◆ **EXERCISE PROMPT**: Below are entries; copy exactly the lines from the one with "export CTS_CLUSTER_SIZE = 83" through the one with "export PLACE_DENSITY_LB_ADDON = 0.25", both included, and leave out the rest.

◆ **SOURCE DATA**:

──────────

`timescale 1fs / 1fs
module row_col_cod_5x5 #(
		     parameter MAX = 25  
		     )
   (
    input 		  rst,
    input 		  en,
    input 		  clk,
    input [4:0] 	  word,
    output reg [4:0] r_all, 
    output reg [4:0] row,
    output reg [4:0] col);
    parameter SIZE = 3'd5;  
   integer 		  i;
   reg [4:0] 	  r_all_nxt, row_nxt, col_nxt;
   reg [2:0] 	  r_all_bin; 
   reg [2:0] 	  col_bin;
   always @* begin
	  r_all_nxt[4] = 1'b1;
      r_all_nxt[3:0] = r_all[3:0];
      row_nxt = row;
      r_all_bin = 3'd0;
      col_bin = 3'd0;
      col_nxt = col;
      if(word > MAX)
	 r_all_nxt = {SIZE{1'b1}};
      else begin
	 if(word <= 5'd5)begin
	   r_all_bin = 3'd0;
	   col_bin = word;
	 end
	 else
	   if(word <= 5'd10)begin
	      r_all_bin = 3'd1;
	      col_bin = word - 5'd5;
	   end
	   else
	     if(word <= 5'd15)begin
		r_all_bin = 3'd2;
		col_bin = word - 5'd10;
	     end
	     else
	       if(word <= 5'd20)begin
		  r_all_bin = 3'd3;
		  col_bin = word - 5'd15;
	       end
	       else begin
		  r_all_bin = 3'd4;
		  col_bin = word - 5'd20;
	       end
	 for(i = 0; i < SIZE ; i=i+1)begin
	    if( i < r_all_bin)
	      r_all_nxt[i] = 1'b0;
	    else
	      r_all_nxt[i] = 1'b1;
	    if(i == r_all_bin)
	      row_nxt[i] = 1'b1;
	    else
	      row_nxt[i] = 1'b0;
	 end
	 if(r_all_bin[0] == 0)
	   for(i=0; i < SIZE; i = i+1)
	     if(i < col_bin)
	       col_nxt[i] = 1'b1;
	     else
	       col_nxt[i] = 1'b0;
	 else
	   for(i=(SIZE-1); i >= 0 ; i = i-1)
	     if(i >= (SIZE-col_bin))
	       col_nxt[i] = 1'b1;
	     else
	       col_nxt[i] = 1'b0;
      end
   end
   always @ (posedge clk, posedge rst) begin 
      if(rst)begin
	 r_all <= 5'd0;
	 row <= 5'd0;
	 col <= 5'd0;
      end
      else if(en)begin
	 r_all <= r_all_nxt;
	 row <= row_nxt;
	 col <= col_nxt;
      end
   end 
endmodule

──────────

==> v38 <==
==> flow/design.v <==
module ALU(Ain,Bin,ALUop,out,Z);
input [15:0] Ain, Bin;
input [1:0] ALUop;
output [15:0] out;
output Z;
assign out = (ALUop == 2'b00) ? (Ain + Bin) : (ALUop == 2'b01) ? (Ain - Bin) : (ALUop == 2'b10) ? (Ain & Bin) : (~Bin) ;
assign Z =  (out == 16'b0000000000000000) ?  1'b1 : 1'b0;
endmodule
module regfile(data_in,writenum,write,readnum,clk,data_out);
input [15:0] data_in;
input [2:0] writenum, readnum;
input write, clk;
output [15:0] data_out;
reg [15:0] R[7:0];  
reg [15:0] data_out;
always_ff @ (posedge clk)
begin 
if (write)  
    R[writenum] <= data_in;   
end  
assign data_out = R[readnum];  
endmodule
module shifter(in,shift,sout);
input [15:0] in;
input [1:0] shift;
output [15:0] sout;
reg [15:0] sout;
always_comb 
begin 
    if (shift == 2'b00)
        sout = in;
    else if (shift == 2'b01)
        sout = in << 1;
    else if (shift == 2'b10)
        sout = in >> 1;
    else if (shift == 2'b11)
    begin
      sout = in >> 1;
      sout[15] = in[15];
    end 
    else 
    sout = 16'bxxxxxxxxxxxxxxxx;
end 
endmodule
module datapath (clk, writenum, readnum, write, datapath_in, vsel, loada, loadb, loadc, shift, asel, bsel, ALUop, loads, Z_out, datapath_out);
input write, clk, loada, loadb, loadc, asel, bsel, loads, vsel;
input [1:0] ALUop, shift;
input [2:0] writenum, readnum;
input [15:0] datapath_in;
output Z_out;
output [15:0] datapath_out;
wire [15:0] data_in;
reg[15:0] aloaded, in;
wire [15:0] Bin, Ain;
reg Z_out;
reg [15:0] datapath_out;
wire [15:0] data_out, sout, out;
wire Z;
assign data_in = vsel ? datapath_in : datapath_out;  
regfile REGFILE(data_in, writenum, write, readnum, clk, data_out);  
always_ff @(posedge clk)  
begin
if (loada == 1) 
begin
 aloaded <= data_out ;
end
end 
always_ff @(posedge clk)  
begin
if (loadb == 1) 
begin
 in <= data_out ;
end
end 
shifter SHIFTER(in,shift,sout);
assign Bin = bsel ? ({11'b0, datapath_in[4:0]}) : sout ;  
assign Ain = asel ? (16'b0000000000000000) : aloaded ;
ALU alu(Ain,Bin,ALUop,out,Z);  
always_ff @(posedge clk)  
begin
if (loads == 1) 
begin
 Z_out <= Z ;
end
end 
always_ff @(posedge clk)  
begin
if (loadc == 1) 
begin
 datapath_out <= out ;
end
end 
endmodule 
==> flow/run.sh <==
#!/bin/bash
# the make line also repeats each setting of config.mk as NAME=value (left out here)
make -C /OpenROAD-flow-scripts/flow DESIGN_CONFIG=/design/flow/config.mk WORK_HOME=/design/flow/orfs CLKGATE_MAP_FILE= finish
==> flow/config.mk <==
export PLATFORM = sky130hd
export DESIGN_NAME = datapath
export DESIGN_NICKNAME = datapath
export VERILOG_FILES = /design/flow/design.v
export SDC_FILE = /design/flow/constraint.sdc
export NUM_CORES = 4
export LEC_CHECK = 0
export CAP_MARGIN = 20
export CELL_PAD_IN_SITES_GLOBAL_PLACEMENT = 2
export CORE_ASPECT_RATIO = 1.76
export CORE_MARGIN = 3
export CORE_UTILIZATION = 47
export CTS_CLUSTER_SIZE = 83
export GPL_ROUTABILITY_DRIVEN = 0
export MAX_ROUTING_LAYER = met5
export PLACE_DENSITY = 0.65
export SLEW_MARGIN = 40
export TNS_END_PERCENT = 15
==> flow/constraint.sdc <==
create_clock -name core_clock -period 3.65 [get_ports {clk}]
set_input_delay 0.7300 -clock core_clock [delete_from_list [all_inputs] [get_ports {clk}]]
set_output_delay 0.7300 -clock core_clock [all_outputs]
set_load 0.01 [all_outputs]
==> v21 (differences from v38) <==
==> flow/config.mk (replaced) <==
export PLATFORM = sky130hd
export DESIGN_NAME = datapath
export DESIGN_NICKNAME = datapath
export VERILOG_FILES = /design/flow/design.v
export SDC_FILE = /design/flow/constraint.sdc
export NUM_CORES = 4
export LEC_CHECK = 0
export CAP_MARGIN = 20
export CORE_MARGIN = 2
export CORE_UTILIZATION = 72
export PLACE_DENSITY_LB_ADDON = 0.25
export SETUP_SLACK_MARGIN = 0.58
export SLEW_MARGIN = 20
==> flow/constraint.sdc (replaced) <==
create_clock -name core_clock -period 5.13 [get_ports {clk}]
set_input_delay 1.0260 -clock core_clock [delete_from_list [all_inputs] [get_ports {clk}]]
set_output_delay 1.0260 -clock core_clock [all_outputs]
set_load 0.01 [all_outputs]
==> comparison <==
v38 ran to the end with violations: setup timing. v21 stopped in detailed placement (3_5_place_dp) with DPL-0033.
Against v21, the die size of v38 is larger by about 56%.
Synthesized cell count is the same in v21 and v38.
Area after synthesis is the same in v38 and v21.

──────────

◆ **ANSWER BELOW**:
export CTS_CLUSTER_SIZE = 83
export GPL_ROUTABILITY_DRIVEN = 0
export MAX_ROUTING_LAYER = met5
export PLACE_DENSITY = 0.65
export SLEW_MARGIN = 40
export TNS_END_PERCENT = 15
==> flow/constraint.sdc <==
create_clock -name core_clock -period 3.65 [get_ports {clk}]
set_input_delay 0.7300 -clock core_clock [delete_from_list [all_inputs] [get_ports {clk}]]
set_output_delay 0.7300 -clock core_clock [all_outputs]
set_load 0.01 [all_outputs]
==> v21 (differences from v38) <==
==> flow/config.mk (replaced) <==
export PLATFORM = sky130hd
export DESIGN_NAME = datapath
export DESIGN_NICKNAME = datapath
export VERILOG_FILES = /design/flow/design.v
export SDC_FILE = /design/flow/constraint.sdc
export NUM_CORES = 4
export LEC_CHECK = 0
export CAP_MARGIN = 20
export CORE_MARGIN = 2
export CORE_UTILIZATION = 72
export PLACE_DENSITY_LB_ADDON = 0.25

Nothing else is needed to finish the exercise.